Coefficient of authority, consistency, and coordination degree of experts
3.2
In the initial round of consultation, expert reliability was high, with a coefficient of authority (Cr) of 0.894, indicating strong consensus. The coefficient of variation (CV) for these indicators ranged from 0.048 to 0.236, indicating variability in the responses. The Kendall’s coefficient of concordance (W) for the primary, secondary, and tertiary indicators was 0.289 (*p <*0.01), 0.200 (p<0.001), and 0.175 (p<0.001), respectively. These results indicate a weak agreement across the indicators (41, 42). Furthermore, the statistical significance of these W values highlights the varying degrees of agreement among the experts.

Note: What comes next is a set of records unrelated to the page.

**config.mk**
```make
export PLATFORM = sky130hd
export DESIGN_NAME = dual_button_press_classifier_flat
export DESIGN_NICKNAME = d
export VERILOG_FILES = /design/src/hw/rtl/dbpc_pkg.sv /design/src/hw/rtl/dbpc_if.sv /design/src/hw/rtl/dbpc_lane.sv /design/src/hw/rtl/dbpc_merge.sv /design/src/hw/rtl/dual_button_press_classifier.sv /design/src/flat_wrapper.sv
export SDC_FILE = /design/constraint.sdc
export NUM_CORES = 1
export LEC_CHECK = 0
export ABC_CLOCK_PERIOD_IN_PS = 9480
export BUFFER_PORTS_ARGS = -buffer_cell sky130_fd_sc_hd__clkbuf_2
export CORE_MARGIN = 2
export CORE_UTILIZATION = 50
export DETAILED_ROUTE_END_ITERATION = 12
export GPL_TIMING_DRIVEN = 0
export PLACE_DENSITY = 0.68
export SYNTH_ARGS = -nofsm -noshare
export SYNTH_HDL_FRONTEND = slang
export SYNTH_SLANG_ARGS = --single-unit
```
**constraint.sdc**
```tcl
create_clock -name clock -period 9.48 [get_ports clock]
set_clock_uncertainty 0.15 [all_clocks]
set_input_delay 1.896 -clock clock [delete_from_list [all_inputs] [get_ports clock]]
set_output_delay 1.896 -clock clock [all_outputs]
set_load 0.005 [all_outputs]
```
**src/hw/rtl/dbpc_pkg.sv**
```systemverilog
// ----------------------------------------------------------------------------
// dbpc_pkg
// Shared types and constants of the dual button press classifier.
// ----------------------------------------------------------------------------
package dbpc_pkg;

   localparam int HOLD_W      = 26;
   localparam int DEBOUNCE_W  = 20;
   localparam int CSR_DATA_W  = 26;
   localparam int CSR_INDEX_W = 2;

   localparam logic [CSR_INDEX_W-1:0] CSR_BOOT_HOLD  = 2'd0;
   localparam logic [CSR_INDEX_W-1:0] CSR_POWER_HOLD = 2'd1;
   localparam logic [CSR_INDEX_W-1:0] CSR_DEBOUNCE   = 2'd2;

   localparam logic [HOLD_W-1:0]     BOOT_HOLD_RESET  = 26'd3000000;
   localparam logic [HOLD_W-1:0]     POWER_HOLD_RESET = 26'd2000000;
   localparam logic [DEBOUNCE_W-1:0] DEBOUNCE_RESET   = 20'd30000;

   typedef struct packed {
      logic short_ev;
      logic long_ev;
   } press_event_type;

endpackage

```
**src/hw/rtl/dbpc_if.sv**
```systemverilog
// ----------------------------------------------------------------------------
// dbpc_if
// Request and response channels of the dual button press classifier.
// ----------------------------------------------------------------------------
interface dbpc_req_if #(
   parameter int TIME_BITS = 48
);
   logic                 valid;
   logic                 ready;
   logic [TIME_BITS-1:0] now_us;
   logic                 boot_pressed;
   logic                 power_pressed;

   modport source (output valid, output now_us, output boot_pressed,
                   output power_pressed, input ready);
   modport sink   (input valid, input now_us, input boot_pressed,
                   input power_pressed, output ready);
endinterface

interface dbpc_rsp_if;
   logic valid;
   logic ready;
   logic boot_short;
   logic boot_long;
   logic power_short;
   logic power_long;
   logic battery_enable;

   modport source (output valid, output boot_short, output boot_long,
                   output power_short, output power_long,
                   output battery_enable, input ready);
   modport sink   (input valid, input boot_short, input boot_long,
                   input power_short, input power_long,
                   input battery_enable, output ready);
endinterface

```
**src/hw/rtl/dbpc_lane.sv**
```systemverilog
// ----------------------------------------------------------------------------
// dbpc_lane
// Per-button press tracker: start time, held and fired marks, event detect.
// ----------------------------------------------------------------------------
module dbpc_lane
   import dbpc_pkg::*;
#(
   parameter int TIME_BITS = 48
) (
   input  logic                  clock,
   input  logic                  reset,
   input  logic                  step,
   input  logic [TIME_BITS-1:0]  now_us,
   input  logic                  pressed,
   input  logic [HOLD_W-1:0]     hold_us,
   input  logic [DEBOUNCE_W-1:0] debounce_us,
   output press_event_type       press_event
);

   logic [TIME_BITS-1:0] press_start_ff, press_start_in;
   logic                 held_ff, held_in;
   logic                 fired_ff, fired_in;

   logic                 start;
   logic                 fired_eff;
   logic [TIME_BITS-1:0] elapsed;
   logic [TIME_BITS-1:0] hold_ext;
   logic [TIME_BITS-1:0] debounce_ext;

   assign hold_ext     = {{(TIME_BITS-HOLD_W){1'b0}}, hold_us};
   assign debounce_ext = {{(TIME_BITS-DEBOUNCE_W){1'b0}}, debounce_us};

   always_comb begin
      start     = pressed && !held_ff;
      fired_eff = fired_ff && !start;
      elapsed   = start ? '0 : (now_us - press_start_ff);

      press_event.long_ev  = pressed && !fired_eff && (elapsed >= hold_ext);
      press_event.short_ev = !pressed && held_ff && !fired_ff && (elapsed > debounce_ext);

      held_in        = held_ff;
      fired_in       = fired_ff;
      press_start_in = press_start_ff;
      if (step) begin
         held_in = pressed;
         if (start) begin
            press_start_in = now_us;
         end
         if (pressed) begin
            fired_in = fired_eff || press_event.long_ev;
         end
      end
   end

   always_ff @(posedge clock) begin
      if (reset) begin
         held_ff  <= 1'b0;
         fired_ff <= 1'b0;
      end else begin
         held_ff  <= held_in;
         fired_ff <= fired_in;
      end
      press_start_ff <= press_start_in;
   end

endmodule

```
**src/hw/rtl/dbpc_merge.sv**
```systemverilog
// ----------------------------------------------------------------------------
// dbpc_merge
// Combines lane events, latches power-off and holds the response register.
// ----------------------------------------------------------------------------
module dbpc_merge
   import dbpc_pkg::*;
(
   input  logic            clock,
   input  logic            reset,
   input  logic            accept,
   input  press_event_type boot_event,
   input  press_event_type power_event,
   output logic            live,
   output logic            ready,
   dbpc_rsp_if.source      rsp
);

   logic            powered_down_ff, powered_down_in;
   logic            rsp_valid_ff, rsp_valid_in;
   press_event_type boot_ff, boot_in;
   press_event_type power_ff, power_in;
   logic            battery_ff, battery_in;

   assign live  = !powered_down_ff;
   assign ready = !rsp_valid_ff || rsp.ready;

   always_comb begin
      powered_down_in = powered_down_ff;
      rsp_valid_in    = rsp_valid_ff;
      boot_in         = boot_ff;
      power_in        = power_ff;
      battery_in      = battery_ff;
      if (rsp.ready) begin
         rsp_valid_in = 1'b0;
      end
      if (accept) begin
         rsp_valid_in = 1'b1;
         if (powered_down_ff) begin
            boot_in    = '0;
            power_in   = '0;
            battery_in = 1'b0;
         end else begin
            boot_in         = boot_event;
            power_in        = power_event;
            battery_in      = !power_event.long_ev;
            powered_down_in = power_event.long_ev;
         end
      end
   end

   always_ff @(posedge clock) begin
      if (reset) begin
         powered_down_ff <= 1'b0;
         rsp_valid_ff    <= 1'b0;
      end else begin
         powered_down_ff <= powered_down_in;
         rsp_valid_ff    <= rsp_valid_in;
      end
      boot_ff    <= boot_in;
      power_ff   <= power_in;
      battery_ff <= battery_in;
   end

   assign rsp.valid          = rsp_valid_ff;
   assign rsp.boot_short     = boot_ff.short_ev;
   assign rsp.boot_long      = boot_ff.long_ev;
   assign rsp.power_short    = power_ff.short_ev;
   assign rsp.power_long     = power_ff.long_ev;
   assign rsp.battery_enable = battery_ff;

endmodule

```
**src/hw/rtl/dual_button_press_classifier.sv**
```systemverilog
// ----------------------------------------------------------------------------
// dual_button_press_classifier
// Classifies boot and power button presses into short and long events.
// ----------------------------------------------------------------------------
// Usage:
//   req_bus carries one poll per request: now_us and both pressed bits.
//   rsp_bus returns exactly one response per request: four event bits and
//   battery_enable. csr_* writes the hold and debounce times while idle.
//   The response is registered: it is shown in the cycle after its request is accepted.
//   Throughput is one request per cycle while responses are taken; the two button lanes evaluate in
//   parallel and a single response register sets the pace.
//   When the receiver stalls, the response register holds and req_bus.ready
//   drops until it is taken (ready = response slot empty or being taken).
//   Reset clears the press marks, the power-off latch and the response slot
//   and restores the default hold and debounce times. After a power long
//   event every later response is all zero until reset.
// ----------------------------------------------------------------------------
module dual_button_press_classifier
   import dbpc_pkg::*;
#(
   parameter int TIME_BITS = 48
) (
   input  logic                   clock,
   input  logic                   reset,
   dbpc_req_if.sink               req_bus,
   dbpc_rsp_if.source             rsp_bus,
   input  logic                   csr_write_enable,
   input  logic [CSR_INDEX_W-1:0] csr_index,
   input  logic [CSR_DATA_W-1:0]  csr_write_data
);

   logic [HOLD_W-1:0]     boot_hold_ff, boot_hold_in;
   logic [HOLD_W-1:0]     power_hold_ff, power_hold_in;
   logic [DEBOUNCE_W-1:0] debounce_ff, debounce_in;

   logic            accept;
   logic            live;
   logic            step;
   logic            ready;
   press_event_type boot_event;
   press_event_type power_event;

   always_comb begin
      boot_hold_in  = boot_hold_ff;
      power_hold_in = power_hold_ff;
      debounce_in   = debounce_ff;
      if (csr_write_enable) begin
         unique case (csr_index)
            CSR_BOOT_HOLD:  boot_hold_in  = csr_write_data[HOLD_W-1:0];
            CSR_POWER_HOLD: power_hold_in = csr_write_data[HOLD_W-1:0];
            CSR_DEBOUNCE:   debounce_in   = csr_write_data[DEBOUNCE_W-1:0];
            default: ;
         endcase
      end
   end

   always_ff @(posedge clock) begin
      if (reset) begin
         boot_hold_ff  <= BOOT_HOLD_RESET;
         power_hold_ff <= POWER_HOLD_RESET;
         debounce_ff   <= DEBOUNCE_RESET;
      end else begin
         boot_hold_ff  <= boot_hold_in;
         power_hold_ff <= power_hold_in;
         debounce_ff   <= debounce_in;
      end
   end

   assign req_bus.ready = ready;
   assign accept        = req_bus.valid && ready;
   assign step          = accept && live;

   dbpc_lane #(.TIME_BITS(TIME_BITS)) u_boot_lane (
      .clock       (clock),
      .reset       (reset),
      .step        (step),
      .now_us      (req_bus.now_us),
      .pressed     (req_bus.boot_pressed),
      .hold_us     (boot_hold_ff),
      .debounce_us (debounce_ff),
      .press_event (boot_event)
   );

   dbpc_lane #(.TIME_BITS(TIME_BITS)) u_power_lane (
      .clock       (clock),
      .reset       (reset),
      .step        (step),
      .now_us      (req_bus.now_us),
      .pressed     (req_bus.power_pressed),
      .hold_us     (power_hold_ff),
      .debounce_us (debounce_ff),
      .press_event (power_event)
   );

   dbpc_merge u_merge (
      .clock       (clock),
      .reset       (reset),
      .accept      (accept),
      .boot_event  (boot_event),
      .power_event (power_event),
      .live        (live),
      .ready       (ready),
      .rsp         (rsp_bus)
   );

endmodule

```
**src/flat_wrapper.sv**
```systemverilog
// flat-port wrapper written by rule: the top's interface ports become plain ports
module dual_button_press_classifier_flat import dbpc_pkg::*;
#(
   parameter int TIME_BITS = 48
)
  (clock, reset, csr_write_enable, csr_index, csr_write_data, req_bus_valid, req_bus_now_us, req_bus_boot_pressed, req_bus_power_pressed, req_bus_ready, rsp_bus_valid, rsp_bus_boot_short, rsp_bus_boot_long, rsp_bus_power_short, rsp_bus_power_long, rsp_bus_battery_enable, rsp_bus_ready);
  dbpc_req_if #(.TIME_BITS(TIME_BITS)) req_bus_i ();
  dbpc_rsp_if rsp_bus_i ();
  input  logic clock;
  input  logic reset;
  input  logic csr_write_enable;
  input  logic [CSR_INDEX_W-1:0] csr_index;
  input  logic [CSR_DATA_W-1:0] csr_write_data;
  input wire logic [$bits(req_bus_i.valid)-1:0] req_bus_valid;
  input wire logic [$bits(req_bus_i.now_us)-1:0] req_bus_now_us;
  input wire logic [$bits(req_bus_i.boot_pressed)-1:0] req_bus_boot_pressed;
  input wire logic [$bits(req_bus_i.power_pressed)-1:0] req_bus_power_pressed;
  output wire logic [$bits(req_bus_i.ready)-1:0] req_bus_ready;
  output wire logic [$bits(rsp_bus_i.valid)-1:0] rsp_bus_valid;
  output wire logic [$bits(rsp_bus_i.boot_short)-1:0] rsp_bus_boot_short;
  output wire logic [$bits(rsp_bus_i.boot_long)-1:0] rsp_bus_boot_long;
  output wire logic [$bits(rsp_bus_i.power_short)-1:0] rsp_bus_power_short;
  output wire logic [$bits(rsp_bus_i.power_long)-1:0] rsp_bus_power_long;
  output wire logic [$bits(rsp_bus_i.battery_enable)-1:0] rsp_bus_battery_enable;
  input wire logic [$bits(rsp_bus_i.ready)-1:0] rsp_bus_ready;
  assign req_bus_i.valid = req_bus_valid;
  assign req_bus_i.now_us = req_bus_now_us;
  assign req_bus_i.boot_pressed = req_bus_boot_pressed;
  assign req_bus_i.power_pressed = req_bus_power_pressed;
  assign req_bus_ready = req_bus_i.ready;
  assign rsp_bus_valid = rsp_bus_i.valid;
  assign rsp_bus_boot_short = rsp_bus_i.boot_short;
  assign rsp_bus_boot_long = rsp_bus_i.boot_long;
  assign rsp_bus_power_short = rsp_bus_i.power_short;
  assign rsp_bus_power_long = rsp_bus_i.power_long;
  assign rsp_bus_battery_enable = rsp_bus_i.battery_enable;
  assign rsp_bus_i.ready = rsp_bus_ready;
  dual_button_press_classifier #(.TIME_BITS(TIME_BITS)) u_core (.clock(clock), .reset(reset), .req_bus(req_bus_i), .rsp_bus(rsp_bus_i), .csr_write_enable(csr_write_enable), .csr_index(csr_index), .csr_write_data(csr_write_data));
endmodule
```
# After elaboration in Yosys (flattened, before gate mapping)
# Index checks and enable logic that the tools add are counted.
dict set report totals {
  register_bits 179
  input_bits 83
  output_inout_bits 7
  word_cells 70
}
dict set report classes {
  add_sub_neg 2
  order_cmp 4
  eq_ne 2
  muxes 5
  reduce_logical 41
}
# op count
set ops {}
lappend ops {{48-bit by 26-bit >= comparator with 1-bit output} 2}
lappend ops {{48-bit by 20-bit > comparator with 1-bit output} 2}
lappend ops {{48-bit 2-to-1 mux} 2}
lappend ops {{48-bit subtractor} 2}
lappend ops {{1-bit logical AND} 16}
lappend ops {{2-bit AND reduction} 7}
lappend ops {{1-bit zero test} 13}
lappend ops {{1-bit logical OR} 3}
lappend ops {{1-bit 2-to-1 mux} 3}
lappend ops {{2-bit by 1-bit == test with 1-bit output (second input constant)} 1}
lappend ops {{2-bit == test (second input constant)} 1}
lappend ops {{2-bit zero test} 1}
lappend ops {{2-bit nonzero test} 1}

# Depth between registers and ports, before layout
dict set report logic_depth {
  word_depth 8
  ltp_mapped 25
}

# Hierarchy
# From an unflattened synthesis, not the netlist that was laid out.
dict set report hier_totals {
  hier_cells 1914
  area_unflattened_um2 16030.4
}
# module n_inst cells_per_inst area_each_um2 seq_area_each_um2
set modules_own_cells {}
lappend modules_own_cells {{dbpc_lane (u_core.u_power_lane)} 1 819 6527.5 1481.4}
lappend modules_own_cells {{dbpc_lane (u_core.u_boot_lane)} 1 791 6292.3 1481.4}
lappend modules_own_cells {dual_button_press_classifier 1 286 2954.1 1441.4}
lappend modules_own_cells {dbpc_merge 1 18 256.5 190.2}

# Worst setup path after synthesis
# OpenSTA, ideal clock, no wires.
dict set report synth_timing {
  path_type {input to register}
  startpoint {in req_bus_now_us[0]}
  endpoint {reg u_core.u_boot_lane.fired_ff}
  t_arrival_ns 6.455
  t_required_ns 9.272
  slack_ns 2.817
  path_stages 25
  path_buffers 0
  path_cell_list {inv_1 ha_1 inv_1 fa_1 a211oi_1 o21ai_0 a31oi_1 o21a_1 o221ai_1 a21o_1 a21oi_1 xnor2_1 and2_1 ha_1 and4_1 nand2_1 a2111oi_0 o311a_1 nor2_1 maj3_1 o21ai_0 and3_1 a221oi_1 a2111oi_0 o21a_1}
}
dict set report synth_via {
  elab_chain_cells 5
}
# element line
set synth_rtl {}
lappend synth_rtl {{start, declared} flat_wrapper.sv:15} ;# input wire logic [$bits(req_bus_i.now_us)-1:0] req_bus_now_us;
lappend synth_rtl {{48-bit subtractor} dbpc_lane.sv:36} ;# elapsed = start ? '0 : (now_us - press_start_ff);
lappend synth_rtl {{48-bit 2-to-1 mux} dbpc_lane.sv:36}
lappend synth_rtl {{48-bit by 26-bit >= comparator with 1-bit output} dbpc_lane.sv:38} ;# press_event.long_ev = pressed && !fired_eff && (elapsed >= hold_ext);
lappend synth_rtl {{1-bit logical AND} dbpc_lane.sv:38}
lappend synth_rtl {{1-bit logical OR} dbpc_lane.sv:50} ;# fired_in = fired_eff || press_event.long_ev;
lappend synth_rtl {{end signal, assigned} dbpc_lane.sv:61} ;# fired_ff <= fired_in;
lappend synth_rtl {{end, declared} dbpc_lane.sv:22} ;# logic fired_ff, fired_in;
# Every way passes these cells.
# A chain may end at the register's enable or synchronous reset.

# Worst setup path after layout
# Ends and elaborated chain as after synthesis.

==> summary.txt <==
Status
  • Status: finished, final reports clean

Die
  • Die Wd: 176 um
  • Die area: 0.0309 sq mm
  • Die H: 176 um
  • Core Area: 0.0289 sq mm
  • Starting density of the core: 0.511
  • FP Rows: 62
  • I/O pin count: 90

Synth
  • Avg Cell Area, Syn: 8.09 sq um
  • Mapped Area: 0.0148 sq mm
  • Post-synth EDFFs: 101
  • Ys flop type: edfxtp_1
  • Post-Synthesis Cells: 1826
  • Post-synthesis sequential area ratio: 0.311
  • Synthesized Nets: 2093
  • Yosys Warn Count: 0
  • Post-synth ARST share: 0
  • Count of cell types in the netlist: 80
  • #FFs+latches synth: 179

Critical path
  • Critical Path RT: 9.75 ns
  • CP endpoint kind: flop
  • R2r startpoint: u_core.u_boot_lane.press_start_ff[0]$_DFFE_PP_
  • Worst reg2reg setup slack: 3.01 ns
  • Critical path data arrival time: 8.03 ns
  • CP endpoint: u_core.u_boot_lane.fired_ff$_SDFFE_PP0P_
  • CP Launch Type: input port
  • Crit path max fanout: 4
  • WS Path Type: input port to flop
  • Capturing point of the worst reg2reg path: u_core.u_boot_lane.fired_ff$_SDFFE_PP0P_
  • Register-to-Register Path Depth: 24
  • Setup crit start: req_bus_now_us[0]

Clocking
  • Num CTS Buffers: 17
  • CTS tree: yes
  • Worst-Skew Late Latency: 0.47 ns
  • Setup Fix Bufs, Post-CTS: 0
  • Cts hold-fix bufs: 0
  • CTS max path bufs: 2
  • Worst-path clk slew: 0.08 ns
  • CTS root buffer: clkbuf_16
  • Clock sinks: 179
  • H-tree Lvls: 4
  • Cts repair resizes: 0

Global routing
  • GRT overflow: 0
  • GRT Total Usage: 0.284
  • First-pass GRT wire length: 68.3 mm
  • Largest net degree at the start of global routing: 35
  • Initial antenna violation count: 0
  • Number of global-route vias before repair: 13000

Power and ir drop
  • Switching part of the total: 0.362
  • Clk pwr share: 0.308
  • Sw Pwr: 0.000872 W
  • Comb power frac: 0.328
  • Peak supply drop: 145 uV
  • Internal power: 0.00154 W
  • Pwr Total: 0.00241 W
  • Leak pwr: 7.02 nW
  • Sequential power share: 0.364
  • Pwr/cell area: 147 mW/mm^2

Layout
  • Proportion of layout cells with a drive suffix above 1: 0.0739
  • Synth-to-layout area growth: 10.7%
  • Most frequent cells in the layout: nand2_1 (238), inv_1 (199), a21oi_1 (187)
  • Commonest non-fill, non-tap cell in the layout: nand2_1
  • Nets: 2202
  • Diode count: 0

Job
  • Max cap viols: 0

STA
  • RSZ-0062 raised after global routing: false
  • Relative slew slack: 0.166
  • Least-Margin Pin Slew: 1.22 ns
  • Final Hold Fails: 0
  • Setup Viol. Count Final: 0
  • Tmin final: 7.77 ns
  • Max Freq: 0.129 GHz
  • Setup TNS: 0 ns
  • Max-slew violation count: 0
  • Period Utilization, post-route: 0.819

Place
  • Gpl congestion: 0.958
  • DP HPWL: 35.8 mm
  • PortBufs: 88

Worst hold path
  • HP Class: flop to flop

Route
  • DRT Pass-1 Iters: 6
  • Drc violations: 0
  • DR WL/cell: 18.7 um
  • ANT nets after route: 0
  • DRT iter0 DRCs: 1158
  • Routed via count: 13600
  • Total routed wirelength: 43.5 mm
  • Drt via density: 5.83
worst min-delay path by stage:
stage | slack [ns] | cells past startpoint | to | from
final | 0.31 | 2 | u_core.power_hold_ff[14]$_SDFFE_PP0P_ | u_core.power_hold_ff[14]$_SDFFE_PP0P_
after detailed placement | 0.30 | 2 | u_core.boot_hold_ff[17]$_SDFFE_PP0P_ | u_core.boot_hold_ff[17]$_SDFFE_PP0P_
after floorplan | 0.29 | 2 | u_core.boot_hold_ff[11]$_SDFFE_PP0P_ | u_core.boot_hold_ff[11]$_SDFFE_PP0P_
after global placement | 0.29 | 2 | u_core.debounce_ff[6]$_SDFFE_PP0P_ | u_core.debounce_ff[6]$_SDFFE_PP0P_
after CTS | 0.31 | 2 | u_core.boot_hold_ff[17]$_SDFFE_PP0P_ | u_core.boot_hold_ff[17]$_SDFFE_PP0P_
after global routing | 0.33 | 2 | u_core.debounce_ff[15]$_SDFFE_PP0P_ | u_core.debounce_ff[15]$_SDFFE_PP0P_
synthesized netlist by cell type (15+ instances only):
cell type  count  area, sq um
and2_1        15         93.8
nand2_1      238          893
dfxtp_1       78         1560
a21o_1        33          248
nor2_1       144          541
ha_1         182         2280
nand3_1       29          145
xor2_1        27          236
inv_1        199          747
a211oi_1      25          188
xnor2_1       46          403
o211ai_1      24          180
a21oi_1      187          936
o21ai_0       89          445
edfxtp_1     101         3030
a211o_1       20          175
clkbuf_1      59          221
nor3_1        23          115
o21a_1        21          158
nand4_1       35          219
nand2b_1      23          144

In the subsequent round of consultation, the values for self-evaluated familiarity (Cs), judgment basis (Ca), and Cr were updated to 0.878, 0.950, and 0.914, respectively (Table 2). The CV for the indicators in this round ranged from 0 to 0.212, suggesting a change in the consistency of the responses. The Kendall’s W values for the primary, secondary, and tertiary indicators in this round were recorded as 0.391(p<0.001), 0.211(*p <*0.001), and 0.223(p<0.001), respectively. The improvement in the Kendall’s W value for primary indicators from 0.289 in Round 1 to 0.391 in Round 2 indicates a significant enhancement in consensus among experts. However, it is important to note that with a W value of 0.211 and 0.223 for secondary and tertiary indicators, respectively, the level of expert agreement remains classified as weak (41, 42). Despite this weak consensus, the findings are statistically significant. These results are detailed in Table 3.
Indicator refinement
3.3
In the first round, 12 experts provided feedback, resulting in a total of 18 proposed revisions to the indicators. Although all indicators met the predefined quantitative consensus thresholds in Round 1 (mean importance score >4.0; CV <0.25 and full score ratio >20%), qualitative expert feedback identified opportunities to enhance operational clarity and clinical applicability (32, 43, 44). Based on this feedback and subsequent group discussions, several items were revised.
Primary indicators
3.3.1
Experts suggested changing “assessment” to “clinical assessment” and “health behavior change intervention” to “health behavior intervention,” as these terms are more precise and their semantics clearer.
Secondary indicators
3.3.2
Experts suggested revising “renal function abnormalities” to “diabetic kidney disease (DKD)” to align with the KDIGO diagnostic criteria (45). In the management of risk factors, some experts suggested including “high BMI,” “urinary tract infections,” and “diabetic retinopathy.” Additionally, it was recommended to consolidate “diabetic nephropathy,” “diabetic retinopathy,” and “diabetic neuropathy” into a single category termed “diabetes-related microvascular complications.” Furthermore, some experts proposed dividing “follow-up content and frequency” into two distinct indicators: “general follow-up content and frequency” and “specialist follow-up content and frequency.”
Tertiary indicators
3.3.3
In the tertiary indicators, some experts highlighted that the description of “1.1.1 Endocrinologists evaluate the patient’s medical history, physical examination, auxiliary examination findings, and medication use” was vague and lacked practical applicability, recommending further refinement. Additionally, the experts proposed incorporating “complication screening” into “1.1 General assessment.” For “1.2 Specialist assessment,” it was suggested to include evaluations of “urinary system management” and physical examinations of the “urogenital system and nervous system.”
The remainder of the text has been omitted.